It's official: the 2007 edition of The Old Farmers Almanac is now out in the stores. If your ancestors have been in the United States for a few generations, there's an excellent chance that your parents, grandparents, great grandparents, and even earlier generations read this same book. After all, it has been published every year since 1793, making it the oldest continuously published periodical in North America.
Robert B. Thomas started publishing The Farmers Almanac in 1793. George Washington was president at the time. The Almanac sold for six pence (about nine cents). The Farmers Almanac quickly became the most popular publication of its kind. Nearly forty years later, in 1832, Thomas added the word "old" to the title. He apparently had a change of heart in 1836 when he removed the word "old" from the title. The word was re-inserted a year later, after Thomas' death.
The Old Farmer's Almanac has published useful information for people in all walks of life: tide tables for those who live near the ocean; sunrise tables and planting charts for those who live on the farm; recipes for those who live in the kitchen; and forecasts for those who don't like the question of weather left up in the air.
In fact, The Old Farmers Almanac claims to be 80% accurate in its weather forecasts, most of which are written six to eighteen months before the date in question. The forecasts are based upon Robert B. Thomas' secret formula that reportedly used a complex series of natural cycles. Even today, his formula is kept safely tucked away in a black tin box at the Almanac offices in Dublin, New Hampshire. Eighty per cent accuracy sounds impressive until you also learn that random guesses about the weather tend to be about 76% accurate!

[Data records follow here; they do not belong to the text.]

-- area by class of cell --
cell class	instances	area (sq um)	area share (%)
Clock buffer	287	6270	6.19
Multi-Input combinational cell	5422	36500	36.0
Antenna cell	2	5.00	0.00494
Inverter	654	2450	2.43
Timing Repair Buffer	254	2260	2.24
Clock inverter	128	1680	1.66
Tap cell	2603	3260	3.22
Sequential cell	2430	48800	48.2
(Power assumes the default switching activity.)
--- src/sli_pkg.sv ---
// Shared types and constants for the sorted list block.
// Used by the channel interfaces, the list cell and the top level.
package sli_pkg;

   localparam int DATA_W           = 32;
   localparam int ENTRY_COUNT_W    = 5;
   localparam int DEFAULT_CAPACITY = 16;

   typedef enum logic {
      REQ_INSERT = 1'b0,
      REQ_REMOVE = 1'b1
   } req_kind_type;

   typedef enum logic [1:0] {
      ST_DONE      = 2'd0,
      ST_NOT_FOUND = 2'd1,
      ST_FULL      = 2'd2
   } status_type;

   typedef struct packed {
      logic shift_ins;
      logic shift_rem;
   } cell_ctrl_type;

   typedef struct packed {
      logic lt;
      logic first_eq;
   } cell_status_type;

endpackage

--- src/sli_req_if.sv ---
// Request channel: valid/ready handshake carrying one request item.
// Depends on sli_pkg for the data width.
interface sli_req_if import sli_pkg::*; ();
   logic                     valid;
   logic                     ready;
   logic                     req_type;
   logic signed [DATA_W-1:0] value;

   modport source (output valid, output req_type, output value, input ready);
   modport sink (input valid, input req_type, input value, output ready);
endinterface

--- src/sli_rsp_if.sv ---
// Response channel: valid/ready handshake carrying one result item.
// Depends on sli_pkg for the field widths.
interface sli_rsp_if import sli_pkg::*; ();
   logic                      valid;
   logic                      ready;
   logic [1:0]                status;
   logic [ENTRY_COUNT_W-1:0]  entry_count;
   logic signed [DATA_W-1:0]  smallest_value;

   modport source (output valid, output status, output entry_count,
                   output smallest_value, input ready);
   modport sink (input valid, input status, input entry_count,
                 input smallest_value, output ready);
endinterface

--- src/sli_cell.sv ---
// One position of the sorted list: holds an entry, compares it with the request value
// and shifts in from its left or right neighbor. Depends on sli_pkg.
module sli_cell import sli_pkg::*; (
   input  logic                     clock,
   input  cell_ctrl_type            ctrl,
   input  logic signed [DATA_W-1:0] value,
   input  logic                     occupied,
   input  logic                     left_lt,
   input  logic signed [DATA_W-1:0] left_entry,
   input  logic signed [DATA_W-1:0] right_entry,
   output cell_status_type          status,
   output logic signed [DATA_W-1:0] entry,
   output logic signed [DATA_W-1:0] entry_next
);

   logic signed [DATA_W-1:0] entry_ff;
   logic signed [DATA_W-1:0] entry_in;

   assign status.lt       = occupied && (entry_ff < value);
   assign status.first_eq = occupied && (entry_ff == value) && left_lt;

   always_comb begin
      entry_in = entry_ff;
      if (ctrl.shift_ins && !status.lt) begin
         entry_in = left_lt ? value : left_entry;
      end else if (ctrl.shift_rem && !status.lt) begin
         entry_in = right_entry;
      end
   end

   always_ff @(posedge clock) begin
      entry_ff <= entry_in;
   end

   assign entry      = entry_ff;
   assign entry_next = entry_in;

endmodule

--- src/sorted_list_insert_delete.sv ---
// Sorted list of signed values kept in a chain of compare-and-shift cells.
// Accepted requests register their result item directly in the output register; all cells
// compare and shift in the same cycle. One request per cycle unless a result waits unread.
// Reset: synchronous, clears the entry count and the output valid; entries are not cleared.
// Depends on sli_pkg, sli_req_if, sli_rsp_if and sli_cell.
module sorted_list_insert_delete import sli_pkg::*; #(
   parameter int CAPACITY = DEFAULT_CAPACITY
) (
   input logic          clock,
   input logic          reset,
   sli_req_if.sink      req_ch,
   sli_rsp_if.source    rsp_ch
);

   localparam int CW = $clog2(CAPACITY + 1);

   logic [CW-1:0]            count_ff;
   logic [CW-1:0]            count_in;
   logic                     rsp_valid_ff;
   logic                     rsp_valid_in;
   status_type               status_ff;
   status_type               status_in;
   logic [ENTRY_COUNT_W-1:0] entry_count_ff;
   logic signed [DATA_W-1:0] smallest_ff;
   logic signed [DATA_W-1:0] smallest_in;

   logic                     accept;
   logic                     is_insert;
   logic                     full;
   logic                     found;
   cell_ctrl_type            ctrl;
   cell_status_type          cst [CAPACITY];
   logic [CAPACITY-1:0]      first_eq;
   logic signed [DATA_W-1:0] entry [CAPACITY];
   logic signed [DATA_W-1:0] entry_next [CAPACITY];
   logic [CW+ENTRY_COUNT_W-1:0] count_ext;

   assign req_ch.ready = !rsp_valid_ff || rsp_ch.ready;
   assign accept       = req_ch.valid && req_ch.ready;
   assign is_insert    = (req_kind_type'(req_ch.req_type) == REQ_INSERT);
   assign full         = (count_ff == CW'(CAPACITY));
   assign found        = |first_eq;

   assign ctrl.shift_ins = accept && is_insert && !full;
   assign ctrl.shift_rem = accept && !is_insert && found;

   for (genvar i = 0; i < CAPACITY; i++) begin : g_cell
      logic                     left_lt;
      logic signed [DATA_W-1:0] left_entry;
      logic signed [DATA_W-1:0] right_entry;

      if (i == 0) begin : g_first
         assign left_lt    = 1'b1;
         assign left_entry = req_ch.value;
      end else begin : g_mid
         assign left_lt    = cst[i-1].lt;
         assign left_entry = entry[i-1];
      end

      if (i == CAPACITY - 1) begin : g_last
         assign right_entry = entry[i];
      end else begin : g_inner
         assign right_entry = entry[i+1];
      end

      sli_cell u_cell (
         .clock       (clock),
         .ctrl        (ctrl),
         .value       (req_ch.value),
         .occupied    (CW'(i) < count_ff),
         .left_lt     (left_lt),
         .left_entry  (left_entry),
         .right_entry (right_entry),
         .status      (cst[i]),
         .entry       (entry[i]),
         .entry_next  (entry_next[i])
      );

      assign first_eq[i] = cst[i].first_eq;
   end

   always_comb begin
      count_in = count_ff;
      if (ctrl.shift_ins) begin
         count_in = count_ff + CW'(1);
      end else if (ctrl.shift_rem) begin
         count_in = count_ff - CW'(1);
      end

      if (is_insert) begin
         status_in = full ? ST_FULL : ST_DONE;
      end else begin
         status_in = found ? ST_DONE : ST_NOT_FOUND;
      end

      smallest_in = (count_in != '0) ? entry_next[0] : '0;

      rsp_valid_in = rsp_valid_ff;
      if (accept) begin
         rsp_valid_in = 1'b1;
      end else if (rsp_ch.ready) begin
         rsp_valid_in = 1'b0;
      end
   end

   assign count_ext = {{ENTRY_COUNT_W{1'b0}}, count_in};

   always_ff @(posedge clock) begin
      if (reset) begin
         count_ff     <= '0;
         rsp_valid_ff <= 1'b0;
      end else begin
         count_ff     <= count_in;
         rsp_valid_ff <= rsp_valid_in;
      end
   end

   always_ff @(posedge clock) begin
      if (accept) begin
         status_ff      <= status_in;
         entry_count_ff <= count_ext[ENTRY_COUNT_W-1:0];
         smallest_ff    <= smallest_in;
      end
   end

   assign rsp_ch.valid          = rsp_valid_ff;
   assign rsp_ch.status         = status_ff;
   assign rsp_ch.entry_count    = entry_count_ff;
   assign rsp_ch.smallest_value = smallest_ff;

endmodule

The Almanac has many tables that are 100% accurate and useful to farmers, mariners, and many others: times of sunrise, sunset, high tide, and low tide, as well as the phases of the moon and other astronomical information. In fact, during World War Two, the information was a bit too accurate. It seems that a Nazi saboteur caught on Long Island with a copy of The Old Farmers Almanac in his jacket pocket. The assumption is that the saboteur was interested in the tide tables as some ship or submarine perhaps was going to retrieve him at high tide on an appointed date. However, military intelligence suspected the enemy was using the Almanac's famously detailed weather predictions in its operations. The Almanac had to stick to very general weather material until the end of the war.
Robert B. Thomas died in 1846 at the age of 80, supposedly while reading page proofs for the 1847 edition. His publication lives on, however. The Old Farmers Almanac has had only thirteen editors in its 213 years of continuous publication.
Today, The Old Farmers Almanac has gone high tech. Yes, it has a web page and even a web cam that shows the local weather outside the Almanac's offices in Dublin, New Hampshire. I wonder what Mr. Thomas would have thought of that?
The words of the Almanac's founder, Robert B. Thomas, still guide today's staff: "Our main endeavor is to be useful, but with a pleasant degree of humor."
You can find The Old Farmers Almanac at most grocery, hardware, and book stores. Pick up a copy and see what grandpa used to read.